===== src/rtl/id_issue_reg.sv =====
// id_issue_reg: decode-to-execute issue register for the 5-stage MIPS pipeline.
// Resolves operand hazards against downstream stages with Tuse/Tnew timing,
// forwards ready results into the operand latches, inserts bubbles on stalls,
// and honours ready/valid back-pressure, flush and a saturating stall counter.
module id_issue_reg #(
   parameter int unsigned      DW      = 32,
   parameter int unsigned      AW      = 5,
   parameter int unsigned      NSRC    = 2,
   parameter int unsigned      NFWD    = 3,
   parameter int unsigned      TW      = 3,
   parameter int unsigned      PAYW    = 60,
   parameter logic [PAYW-1:0]  NOP_PAY = PAYW'(1),
   parameter logic [DW-1:0]    RST_PC  = DW'(32'h3000)
) (
   input  logic                 clk,
   input  logic                 reset,
   input  logic                 flush,
   input  logic                 in_valid,
   output logic                 in_ready,
   input  logic [NSRC*AW-1:0]   in_raddr,
   input  logic [NSRC*DW-1:0]   in_rdata,
   input  logic [NSRC*TW-1:0]   in_tuse,
   input  logic [AW-1:0]        in_waddr,
   input  logic [TW-1:0]        in_tnew,
   input  logic [PAYW-1:0]      in_payload,
   input  logic [DW-1:0]        in_pc,
   input  logic                 in_exc,
   input  logic [4:0]           in_exccode,
   input  logic                 in_md,
   input  logic                 md_busy,
   input  logic [NFWD*AW-1:0]   fwd_addr,
   input  logic [NFWD*TW-1:0]   fwd_tnew,
   input  logic [NFWD*DW-1:0]   fwd_data,
   output logic                 out_valid,
   input  logic                 out_ready,
   output logic [NSRC*AW-1:0]   out_raddr,
   output logic [NSRC*DW-1:0]   out_rdata,
   output logic [NSRC-1:0]      out_pend,
   output logic [NSRC*TW-1:0]   out_tuse,
   output logic [AW-1:0]        out_waddr,
   output logic [TW-1:0]        out_tnew,
   output logic [PAYW-1:0]      out_payload,
   output logic [DW-1:0]        out_pc,
   output logic                 out_exc,
   output logic [4:0]           out_exccode,
   output logic [31:0]          stall_cnt
);

   logic [NSRC-1:0]    src_haz;
   logic [NSRC-1:0]    nxt_pend;
   logic [NSRC*DW-1:0] nxt_rdata;
   logic [NSRC*TW-1:0] nxt_tuse;
   logic [TW-1:0]      nxt_tnew;
   logic               hazard;
   logic               adv;
   logic               load;

   // per-operand scratch used inside the resolution loop
   logic               found;
   logic [AW-1:0]      ra;
   logic [TW-1:0]      tu;
   logic [TW-1:0]      mt;
   logic [DW-1:0]      mdat;

   // Tuse: 0 stays 0 and the all-ones "unused" marker is preserved
   function automatic logic [TW-1:0] dec_tuse(input logic [TW-1:0] v);
      if (v == '0 || v == '1) return v;
      return v - TW'(1);
   endfunction

   // Tnew: saturating decrement towards 0
   function automatic logic [TW-1:0] dec_tnew(input logic [TW-1:0] v);
      if (v == '0) return v;
      return v - TW'(1);
   endfunction

   // resolve each source against the youngest matching downstream stage
   always_comb begin
      src_haz   = '0;
      nxt_pend  = '0;
      nxt_rdata = in_rdata;
      found     = 1'b0;
      ra        = '0;
      tu        = '0;
      mt        = '0;
      mdat      = '0;
      for (int unsigned s = 0; s < NSRC; s++) begin
         ra    = in_raddr[s*AW +: AW];
         tu    = in_tuse[s*TW +: TW];
         found = 1'b0;
         mt    = '0;
         mdat  = '0;
         if (ra != '0 && tu != '1) begin
            for (int unsigned k = 0; k < NFWD; k++) begin
               if (!found && fwd_addr[k*AW +: AW] == ra) begin
                  found = 1'b1;
                  mt    = fwd_tnew[k*TW +: TW];
                  mdat  = fwd_data[k*DW +: DW];
               end
            end
         end
         if (found) begin
            src_haz[s] = (mt > tu);
            if (mt == '0) begin
               nxt_rdata[s*DW +: DW] = mdat;
            end else begin
               nxt_pend[s] = 1'b1;
            end
         end
      end
   end

   // decremented timing fields for the loaded entry
   always_comb begin
      nxt_tuse = '0;
      for (int unsigned s = 0; s < NSRC; s++) begin
         nxt_tuse[s*TW +: TW] = dec_tuse(in_tuse[s*TW +: TW]);
      end
      nxt_tnew = dec_tnew(in_tnew);
   end

   // stall decision and handshake; an excepting instruction never stalls
   always_comb begin
      hazard   = !in_exc && ((|src_haz) || (in_md && md_busy));
      adv      = !out_valid || out_ready;
      in_ready = adv && !hazard && !flush;
      load     = in_valid && in_ready;
   end

   // issue register: reset/flush/empty-advance give a bubble, !adv holds
   always_ff @(posedge clk) begin
      if (!reset || flush || (adv && !load)) begin
         out_valid   <= 1'b0;
         out_raddr   <= '0;
         out_rdata   <= '0;
         out_pend    <= '0;
         out_tuse    <= '1;
         out_waddr   <= '0;
         out_tnew    <= '0;
         out_payload <= NOP_PAY;
         out_pc      <= RST_PC;
         out_exc     <= 1'b0;
         out_exccode <= 5'd31;
      end else if (load) begin
         out_valid   <= 1'b1;
         out_raddr   <= in_raddr;
         out_rdata   <= nxt_rdata;
         out_pend    <= nxt_pend;
         out_tuse    <= nxt_tuse;
         out_waddr   <= in_waddr;
         out_tnew    <= nxt_tnew;
         out_payload <= in_payload;
         out_pc      <= in_pc;
         out_exc     <= in_exc;
         out_exccode <= in_exccode;
      end
   end

   // count cycles in which a valid decode entry is held back by a hazard
   always_ff @(posedge clk) begin
      if (!reset) begin
         stall_cnt <= '0;
      end else if (in_valid && hazard && !flush && stall_cnt != '1) begin
         stall_cnt <= stall_cnt + 32'd1;
      end
   end

endmodule


===== config.mk =====
export PLATFORM = sky130hd
export DESIGN_NAME = id_issue_reg
export DESIGN_NICKNAME = d
export VERILOG_FILES = /design/src/rtl/id_issue_reg.sv
export SDC_FILE = /design/constraint.sdc
export NUM_CORES = 1
export LEC_CHECK = 0
export ABC_AREA = 1
export CAP_MARGIN = 0
export CORE_AREA = 2 2 211 213
export CTS_CLUSTER_DIAMETER = 80
export DETAILED_ROUTE_END_ITERATION = 6
export DIE_AREA = 0 0 213 215
export RECOVER_POWER = 50
export SLEW_MARGIN = 15
export SYNTH_ARGS = -nofsm -noshare
export SYNTH_HDL_FRONTEND = slang
export SYNTH_SLANG_ARGS = --single-unit

===== constraint.sdc =====
create_clock -name clk -period 6.7 [get_ports clk]
set_input_delay 2.01 -clock clk [delete_from_list [all_inputs] [get_ports clk]]
set_output_delay 2.01 -clock clk [all_outputs]
set_load 0.005 [all_outputs]

# Word level (Yosys, flattened, before mapping)
# Index checks and enable logic that the tools add are counted.
dict set report word_totals {
  out_inout_bits 222
  rom_bits 0
  input_bits 313
  memories 0
  ff_bits 221
  latchBits 0
  ram_bits 0
}
dict set report op_classes {
  n_div 0
  n_mul 0
  n_lt_le_gt_ge 2
  n_eq_ne 11
  n_addsub 4
  n_bitwise 0
  shift 0
  reduce_logical 39
  muxes 47
}
# op n
set op_table {}
lappend op_table {{32-bit two-way mux} 12}
lappend op_table {{3-bit two-way mux} 14}
lappend op_table {{32-bit by 1-bit adder with 32-bit output (second input constant)} 1}
lappend op_table {{32-bit != test (second input constant)} 1}
lappend op_table {{5-bit equality test} 6}
lappend op_table {{1-bit two-way mux} 21}
lappend op_table {{1-bit logical AND} 15}
lappend op_table {{3-bit logical NOT} 5}
lappend op_table {{1-bit logical NOT} 10}
lappend op_table {{5-bit nonzero test} 2}
lappend op_table {{3-bit by 1-bit subtractor with 3-bit output (second input constant)} 3}
lappend op_table {{3-bit equality test (second input constant)} 2}
lappend op_table {{3-bit > comparator} 2}
lappend op_table {{1-bit logical OR} 6}
lappend op_table {{3-bit != test (second input constant)} 2}
lappend op_table {{2-bit OR reduction} 1}

# Depth between registers and ports, before layout
# Gate-level depths: netlist (run 1).
dict set report depth {
  word_depth 23
  mapped_depth 27
  depth_no_buf 23
}

# Worst setup path after synthesis (run 1)
# Ideal clock, no wire load.
dict set report synth_path {
  path_type {input to output}
  from {in in_raddr[9]}
  to {out in_ready}
  path_buffers 2
  arrival_ns 4.407
  setup_slack_ns 0.283
  stages 21
  path_cell_list {buf_2 inv_1 nand2_1 nand2_1 nor2_1 nand3_1 nand2_1 nor2_2 nand2_1 nand3_1 clkbuf_1 inv_1 ha_1 nand2_1 o21a_1 a31oi_1 nand3_1 nand3_4 nand2_2 nand2_1 inv_1}
}
dict set report synth_via {
  elab_chain_cells 19
}
# element line
set synth_lines {}
lappend synth_lines {{from (decl)} 20} ;# input logic [NSRC*AW-1:0] in_raddr,
lappend synth_lines {{5-bit equality test} 95} ;# if (!found && fwd_addr[k*AW +: AW] == ra) begin
lappend synth_lines {{1-bit two-way mux} 95}
lappend synth_lines {{1-bit two-way mux} 93} ;# if (ra != '0 && tu != '1) begin
lappend synth_lines {{1-bit logical NOT} 95}
lappend synth_lines {{1-bit logical AND} 95}
lappend synth_lines {{1-bit two-way mux} 95}
lappend synth_lines {{1-bit two-way mux} 93}
lappend synth_lines {{1-bit logical NOT} 95}
lappend synth_lines {{(+2 left out)} -}
lappend synth_lines {{3-bit two-way mux} 93}
lappend synth_lines {{3-bit > comparator} 103} ;# src_haz[s] = (mt > tu);
lappend synth_lines {{1-bit two-way mux (*)} 102} ;# if (found) begin
lappend synth_lines {{2-bit OR reduction (*)} 124} ;# hazard = !in_exc && ((|src_haz) || (in_md && md_busy));
lappend synth_lines {{1-bit logical OR (*)} 124}
lappend synth_lines {{1-bit logical AND (*)} 124}
lappend synth_lines {{1-bit logical NOT (*)} 126} ;# in_ready = adv && !hazard && !flush;
lappend synth_lines {{1-bit logical AND (*) (2 in series)} 126}
lappend synth_lines {{to (decl)} 19} ;# output logic in_ready,
# Every way passes the cells marked *; elsewhere a longest branch is shown, timed or not. The select of a mux whose other input is x is not followed.

# Final worst setup path (run 1)
dict set report layout_path {
  from {in in_raddr[2]}
  to {out in_ready}
}
# Same word-level chain as after synthesis.

==> flow_metrics.env, run 1 <==
export IMPL_p_sw_share_pct=28.87
export IMPL_yosysMostFrequentCell="nand2_1"
export IMPL_leakage_nw=8.994
export IMPL_crit_path_max_incr_delay_ns=0.30
export IMPL_start_util_pct=31.04
export IMPL_synthArstFlopShare_pct=0
export IMPL_drtIter0Drc=1338
export IMPL_synth_edf_count=0
export IMPL_fin_area_um2=20630
export IMPL_syn_nets=2498
export IMPL_clk_pin_slew_worst_paths_ns=0.05
export IMPL_drv_slew=0
export IMPL_fmax_mhz=152.4
export IMPL_clock_sinks=221
export IMPL_synth_common_cells="837 x nand2_1, 221 x dfxtp_1, 207 x nor2_1, 176 x nand3_1"
export IMPL_power_frac_seq_pct=38.1
export IMPL_vias_per_cell=4.944
export IMPL_pre_cts_slack_ns=-0.5742
export IMPL_cts_tree="built"
export IMPL_place_area_um2=19510
export IMPL_coreArea_um2=43640
export IMPL_area_delta_synth_final_pct=52.29
export IMPL_drc_errors=0
export IMPL_die_h_um=215
export IMPL_ant_nets=0
export IMPL_nNetsFinal=3003
export IMPL_worst_slew_pin_transition_ns=1.194
export IMPL_drt_met1_wl_um=26910
export IMPL_ys_warnings_count=0
export IMPL_die_w_um=213
export IMPL_final_layout_size_suffix_gt1_share_pct=10.40
export IMPL_peakVddDrop_v=0.0001417
export IMPL_grt_overflow_total=0
export IMPL_port_buffers=534
export IMPL_clkPwrFrac_pct=41.3
export IMPL_detail_route_first_pass_iterations=5
export IMPL_critPathSlowestCell="dlygate4sd2_1"
export IMPL_grt_pass1_vias=15497
export IMPL_synth_area_leaders="dfxtp_1 33%, nand2_1 23%, nand3_1 6.5%"
export IMPL_cp_end_kind="output port"
export IMPL_period_minus_slack_ns=6.564
export IMPL_grt_max_degree=145
export IMPL_crit_arrival_ns=4.55
export IMPL_die_area_um2=45800
export IMPL_slew_limit_headroom_pct=20.19
export IMPL_clockBufferDepth=3
export IMPL_root_buffer="clkbuf_16"
export IMPL_gp_congestion=0.9650
export IMPL_final_util_pct=47.27
export IMPL_ys_flop_type="dfxtp_1"
export IMPL_critPathKind="in -> out"
export IMPL_track_usage_pct=26.31
export IMPL_worstHoldPathType="reg -> reg"
export IMPL_worst_ep_required_time_ns=4.69
export IMPL_routed_top_layer="met5"
export IMPL_wl_um=62580
export IMPL_powerDensity_nw_per_um2=168.7
export IMPL_wl_met2_um=29090
export IMPL_path_buf_inv=6
export IMPL_yosysUniqueCellTypes=35
export IMPL_dr_total_vias=16325
export IMPL_synth_area_leader_cell="dfxtp_1"
export IMPL_power_internal_mw=2.476
export IMPL_clk_latency_ns=0.56
export IMPL_drv_cap=0
export IMPL_path_cells="dlygate4sd2_1 -> inv_2 -> nand2_1 -> nand2_1 -> nor2_1 -> nand3_2 -> buf_4 -> nand4_1 -> nand3_2 -> inv_1 -> ha_1 -> nand2_1 -> nor2_1 -> a211oi_1 -> a31oi_1 -> nand2_2 -> nand3_4 -> nand2_4 -> nand2_2 -> inv_1 -> clkdlybuf4s15_1"
export IMPL_synthCells=2171
export IMPL_wl_per_cell_um=18.95
export IMPL_place_hpwl_um=46940
export IMPL_cp_max_fo=6
export IMPL_fillers=4514
export IMPL_worstSetupStartpointType="input pin"
export IMPL_fin_crit_sh_pct=97.97
export IMPL_antenna_found_initial=22
export IMPL_fin_ws_ns=0.1362
export IMPL_crit_top_cell="nand2_1"
export IMPL_avgSynthCellArea_um2=6.239
export IMPL_p_total_mw=3.481
export IMPL_cp_top_family="simple AND/OR/NAND/NOR gates"
export IMPL_outcome="completed"
export IMPL_cts_max_level=1
export IMPL_grt_pass1_wl_um=93250
export IMPL_rows=77
export IMPL_ys_ff_latch=221
export IMPL_io_pins=535
export IMPL_pwr_share_comb_pct=20.6
export IMPL_dr_wl_met3_um=4442
export IMPL_hold_violations=0
export IMPL_synth_top_area_share_pct=32.66
export IMPL_fin_skew_ns=0.02027
export IMPL_p_sw_mw=1.005
export IMPL_cts_buffers=27
export IMPL_synth_area_um2=13550
export IMPL_yosysSeqAreaShare_pct=32.66
export IMPL_setup_viol=0
==> sequential cells by signal (all words and copies together) (netlist names), 3 cells and up <==
name,count
out_raddr,10
out_pc,32
stall_cnt,32
out_payload,60
out_waddr,5
out_exccode,5
out_tnew,3
out_tuse,6
out_rdata,64
==> what timing repair did <==
action | CTS | global route
setup buffers | 6 | 3
hold buffers | 0 | 0
pin swaps | 19 | 19
resized for setup | 50 | 60
endpoints found under the setup margin | 1 | 1
==> power by group through the flow <==
stage	Clock, mW	Combinational [mW]	Sequential (mW)
floorplan	0	0.344	1.36
global route	1.52	0.784	1.33
global placement	0	0.697	1.36
finish	1.44	0.717	1.33
detailed placement	0	0.702	1.36
CTS	1.47	0.708	1.33
==> cells by family (layout without fill, tap and decap cells) <==
kind of cell / count (synthesis) / count (layout) / share of synthesized area (%)
DFF: 221 / 221 / 32.66
and+or+nand+nor: 1396 / 1396 / 43.79
AOI/OAI and AO/OA: 229 / 229 / 10.72
adders and majority gates: 14 / 14 / 1.293
other: 0 / 17 / 0
buffers and inverters: 284 / 806 / 9.782
xor gates and xnor gates: 27 / 27 / 1.746
==> final timing paths <==
| check | cells past startpoint | slack (ns) | start | to |
|---|---|---|---|---|
| setup / recovery | 21 | 0.14 | in_raddr[2] | in_ready |
| hold / removal | 2 | 0.46 | out_raddr[1] | out_raddr[1] |
| setup reg to reg | 13 | 3.97 | stall_cnt[0] | stall_cnt[13] |
| hold reg to reg | 2 | 0.46 | out_raddr[1] | out_raddr[1] |
==> worst register-to-register path, delay by kind of cell (launching register included) <==
family | cells | cell delay (ns)
adders and majority gates | 1 | 0.26
and+or+nand+nor | 9 | 1.20
DFF | 1 | 0.38
buffers and inverters | 2 | 0.54
AOI/OAI and AO/OA | 1 | 0.25
==> layer usage <==
metal  track usage (%)  vias to the layer above
met5                 0                        -
met4             9.790                       14
met3             6.269                      115
met2             42.40                      543
met1             33.92                     7593
li1                  -                     8060
==> cell type report <==
class,count,area [um^2],share of cell area (%)
Multi-Input combinational cell,1666,8031,38.93
Timing Repair Buffer,622,6008,29.13
Sequential cell,221,4424,21.45
Clock buffer,39,770.7,3.736
Tap cell,592,740.7,3.591
Inverter,138,525.5,2.547
Clock inverter,7,85.08,0.4124
Antenna cell,17,42.54,0.2062
==> cell usage in the layout (no fill, tap or decap), drive strengths merged, types with 7 or more instances in the layout <==
| master | instances |
|---|---|
| clkbuf | 52 |
| xnor2 | 13 |
| dlygate4sd2 | 7 |
| inv | 139 |
| a21oi | 214 |
| ha | 14 |
| nand4 | 139 |
| diode | 17 |
| buf | 89 |
| nand3 | 183 |
| nor2 | 211 |
| clkdlybuf4s50 | 287 |
| nor3 | 13 |
| o21ai | 10 |
| nand2 | 841 |
| dfxtp | 221 |
| xor2 | 14 |
| dlygate4sd3 | 221 |
==> stage by stage <==
step	std cells	TNS (ns)	hold slack [ns]
after floorplan	2171	0	0.4583
after global placement	3230	-0.4735	0.4521
after detailed placement	3230	-0.5742	0.4545
after CTS	3282	0	0.4639
after global routing	3295	-0.05084	0.4810
final	3302	0	0.4594
No activity file was read; power rests on OpenSTA's default activity.
==> inputs of run 2 (changes only) <==
--- a/config.mk
+++ b/config.mk
@@ -16,3 +16,4 @@
 export SYNTH_ARGS = -nofsm -noshare
 export SYNTH_HDL_FRONTEND = slang
 export SYNTH_SLANG_ARGS = --single-unit
+export TNS_END_PERCENT = 5
==> results of run 2 <==
Same layout as run 1: the final DEF is identical, and so are final timing and power.
==> RTL change (config.mk and constraints of run 1) <==
Change the parameter `AW` from 5 to 7.
--- a/src/rtl/id_issue_reg.sv
+++ b/src/rtl/id_issue_reg.sv
@@ -6,3 +6,3 @@
    parameter int unsigned      DW      = 32,
-   parameter int unsigned      AW      = 5,
+   parameter int unsigned      AW      = 7,
    parameter int unsigned      NSRC    = 2,
Ports: changed (5 resized); port bits go from 535 to 553. The function was not compared with the original's and may differ.
==> RTL change against run 1 <==
  * Routed wire length rose by 1.7%
  * Count of clock-buffer cells in the layout down 1
  * Die area stayed put
  * Clock power rose by 18%
  * Total power is 3.9% higher
  * Worst setup slack gained 0.085 ns
  * Synthesized area is 2.6% lower
  * Non-clock buffer count is 22 higher
  * Cell area grew 0.67%
  * Sequential cell count increased by 6
  * Highest routed layer unchanged
==> RTL change: results (changes against run 1) <==
run status=finished clean; fraction of area in multi-input gates=0.373 (-0.0159); Buffers excl. clock=644 (+3.5%); inverter count=99 (-28%); fillers=4470 (-0.97%); Met2 Wirelength=29.5 mm (+1.3%); first-pass GRT wire length=94.8 mm (+1.7%); clock latency on the worst-skew pair=0.58 ns (+0.02 ns); Placement Setup Slack=-0.603 ns (-0.0289 ns); VDD IR max=0.000197 V (+39%); non-clk buf share=0.302 (+0.0104); fin nets=3006 (+0.10%); DP Wirelength=47.2 mm (+0.63%); CP Max Fanout=5 (-1); WL per Instance=19.3 microns (+1.7%); Leak Pwr=8.90 nW (-1.1%); ANT cells=18 (+1); PortBufs=552 (+3.4%); Synthesized Nets=2475 (-0.92%); CP arrival=4.47 ns (-0.08 ns); met3 Usage GRT=0.0737 (+0.0110); main area contributors after synthesis=dfxtp_1, nand2_1, a21oi_1; worst r2r dst=stall_cnt[12]; wire length on met3=5.58 mm (+26%); met2 usage=0.445 (+0.0213); Post-Synth Adder-Cell Area=0.0133 (+0.000342); metal1 wirelength=25.0 mm (-7.1%); clk tree area frac=0.0499 (+0.00846); flop-to-flop setup slack=3.83 ns (-0.14 ns); CTS Buf Count=29 (+7.4%); R2R depth=15 (+2); vias per cell=4.95 (about the same); flop and latch count out of synthesis=227 (+2.7%); Post-synth top cells=nand2_1, dfxtp_1, a21oi_1; WHS Endpoint=out_rdata[24]; Slew HR=0.412 (+0.210); Min-Delay Startpoint=out_rdata[24]; 1st-iter DRT viols=1201 (-10%); post-synthesis average cell area=6.18 sq um (-0.98%); share of layout cells above drive strength 1=0.0822 (-0.0218); post-synthesis sequential area ratio=0.344 (+0.0177); Clock Skews=0.0126 ns (-0.00766 ns); vias in the first global route=15609 (+0.72%); Max Buffers Root-to-Sink=3 (unchanged); GPL Wtd Cong=0.940 (-2.6%); largest net degree at the start of global routing=117 (-19%); critical path startpoint=in_raddr[5]; Seq. cell area=4540 sq um (+2.7%)
-- RTL change: metrics by stage --
stage                     hold WS (ns)  total power, mW  area [sq um]  instances
after global placement           0.451             1.94         19400       3214
after CTS                        0.464             3.66         20600       3276
after floorplan                  0.460             1.62         13200       2136
after detailed placement         0.454             1.94         19400       3214
final                            0.458             3.62         20800       3299
after global routing             0.475             3.76         20800       3293
-- RTL change: how the worst max path moves through the flow --
stage | end | slack [ns] | depth (start not counted)
after floorplan | in_ready | 0.41 | 20
after global placement | in_ready | -0.60 | 21
after detailed placement | in_ready | -0.60 | 23
after CTS | in_ready | 0.0007 | 21
after global routing | in_ready | -0.01 | 23
final | in_ready | 0.22 | 20
-- RTL change: where the power goes --
part / internal, mW / switching, mW
Clock: 1.05 / 0.649
Sequential: 1.36 / 0.00399
Combinational: 0.277 / 0.283
Total: 2.68 / 0.936
-- RTL change: repair_timing --
action                     CTS  global route
pin swaps                   14            25
resized for setup           43            60
setup endpoints to repair    1             1
setup buffers                9             5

- - - - - - -

Check every line of the records, and copy the ones that hold the word "downstream".

• **ANSWER TO THIS TASK**:
// Resolves operand hazards against downstream stages with Tuse/Tnew timing,
   // resolve each source against the youngest matching downstream stage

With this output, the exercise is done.